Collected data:
[src/core/sysctl_pkg.sv]
/*
 * Package for the system-control register bank: offsets, reset values,
 * identification field positions, interrupt bit layout and the request carrier.
 * Assumes a 32-bit byte-addressed register port on a single clock.
 */
package sysctl_pkg;

	// ==========================================================
	// Bank placement and register offsets (byte addresses)
	// ==========================================================
	localparam logic [31:0] BANK_BASE         = 32'h400FE000;
	localparam int          OFF_W             = 12;
	localparam logic [11:0] OFF_IDENTITY_0    = 12'h000;
	localparam logic [11:0] OFF_IDENTITY_1    = 12'h004;
	localparam logic [11:0] OFF_CAPABILITY_0  = 12'h008;
	localparam logic [11:0] OFF_CAPABILITY_1  = 12'h010;
	localparam logic [11:0] OFF_CAPABILITY_2  = 12'h014;
	localparam logic [11:0] OFF_CAPABILITY_3  = 12'h018;
	localparam logic [11:0] OFF_CAPABILITY_4  = 12'h01C;
	localparam logic [11:0] OFF_POR_BROWNOUT  = 12'h030;
	localparam logic [11:0] OFF_REG_POWER     = 12'h034;
	localparam logic [11:0] OFF_SOFT_RESET_0  = 12'h040;
	localparam logic [11:0] OFF_SOFT_RESET_1  = 12'h044;
	localparam logic [11:0] OFF_SOFT_RESET_2  = 12'h048;
	localparam logic [11:0] OFF_RAW_IRQ       = 12'h050;
	localparam logic [11:0] OFF_IRQ_MASK      = 12'h054;
	localparam logic [11:0] OFF_MASKED_IRQ    = 12'h058;
	localparam logic [11:0] OFF_RESET_CAUSE   = 12'h05C;
	localparam logic [11:0] OFF_RUN_CLOCK     = 12'h060;
	localparam logic [11:0] OFF_PLL_XLATE     = 12'h064;
	localparam logic [11:0] OFF_RUN_GATE_0    = 12'h100;
	localparam logic [11:0] OFF_RUN_GATE_1    = 12'h104;
	localparam logic [11:0] OFF_RUN_GATE_2    = 12'h108;
	localparam logic [11:0] OFF_SLEEP_GATE_0  = 12'h110;
	localparam logic [11:0] OFF_SLEEP_GATE_1  = 12'h114;
	localparam logic [11:0] OFF_SLEEP_GATE_2  = 12'h118;
	localparam logic [11:0] OFF_DEEP_GATE_0   = 12'h120;
	localparam logic [11:0] OFF_DEEP_GATE_1   = 12'h124;
	localparam logic [11:0] OFF_DEEP_GATE_2   = 12'h128;
	localparam logic [11:0] OFF_DEEP_CLK_CFG  = 12'h144;
	localparam logic [11:0] OFF_CLOCK_CLEAR   = 12'h150;
	localparam logic [11:0] OFF_REG_RST_ALLOW = 12'h160;

	// ==========================================================
	// Fixed and reset values
	// ==========================================================
	localparam logic [31:0] CAPABILITY_0_VAL  = 32'h001F001F;
	localparam logic [31:0] CAPABILITY_1_VAL  = 32'h00000003;
	localparam logic [31:0] CAPABILITY_2_VAL  = 32'h01071013;
	localparam logic [31:0] CAPABILITY_3_VAL  = 32'h3F0F01FF;
	localparam logic [31:0] CAPABILITY_4_VAL  = 32'h0000001F;
	localparam logic [31:0] POR_BROWNOUT_RST  = 32'h00007FFD;
	localparam logic [31:0] SLEEP_GATE_0_RST  = 32'h00000001;
	localparam logic [31:0] RUN_CLOCK_RST     = 32'h078E3AC0;
	localparam logic [31:0] DEEP_CLK_CFG_RST  = 32'h07800000;
	localparam logic [31:0] ZERO_WORD         = 32'h00000000;

	// ==========================================================
	// Identification word 0 field positions
	// ==========================================================
	localparam int ID_LAYOUT_MSB = 30;
	localparam int ID_LAYOUT_LSB = 28;
	localparam int ID_MAJOR_MSB  = 15;
	localparam int ID_MAJOR_LSB  = 8;
	localparam int ID_MINOR_MSB  = 7;
	localparam int ID_MINOR_LSB  = 0;

	// ==========================================================
	// Interrupt bit layout (status, mask, masked status share it)
	// ==========================================================
	localparam int IRQ_BROWNOUT  = 1;
	localparam int IRQ_REG_FAULT = 5;
	localparam int IRQ_PLL_LOCK  = 6;
	localparam int IRQ_CLK_FAIL  = 7;
	localparam logic [31:0] IRQ_IMPL_MASK = 32'h000000E2;

	// Register port request carrier
	typedef struct packed {
		logic [11:0] addr;
		logic [31:0] wdata;
		logic        wr;
		logic        rd;
	} reg_req_t;

endpackage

### INSTRUCTIONS TO FOLLOW:
The required output is the exact run of lines from the beginning of the records to the line with "localparam logic [11:0] OFF_CAPABILITY_1", that line included.

### ANSWER TO THE EXERCISE:
[src/core/sysctl_pkg.sv]
/*
 * Package for the system-control register bank: offsets, reset values,
 * identification field positions, interrupt bit layout and the request carrier.
 * Assumes a 32-bit byte-addressed register port on a single clock.
 */
package sysctl_pkg;

	// ==========================================================
	// Bank placement and register offsets (byte addresses)
	// ==========================================================
	localparam logic [31:0] BANK_BASE         = 32'h400FE000;
	localparam int          OFF_W             = 12;
	localparam logic [11:0] OFF_IDENTITY_0    = 12'h000;
	localparam logic [11:0] OFF_IDENTITY_1    = 12'h004;
	localparam logic [11:0] OFF_CAPABILITY_0  = 12'h008;
	localparam logic [11:0] OFF_CAPABILITY_1  = 12'h010;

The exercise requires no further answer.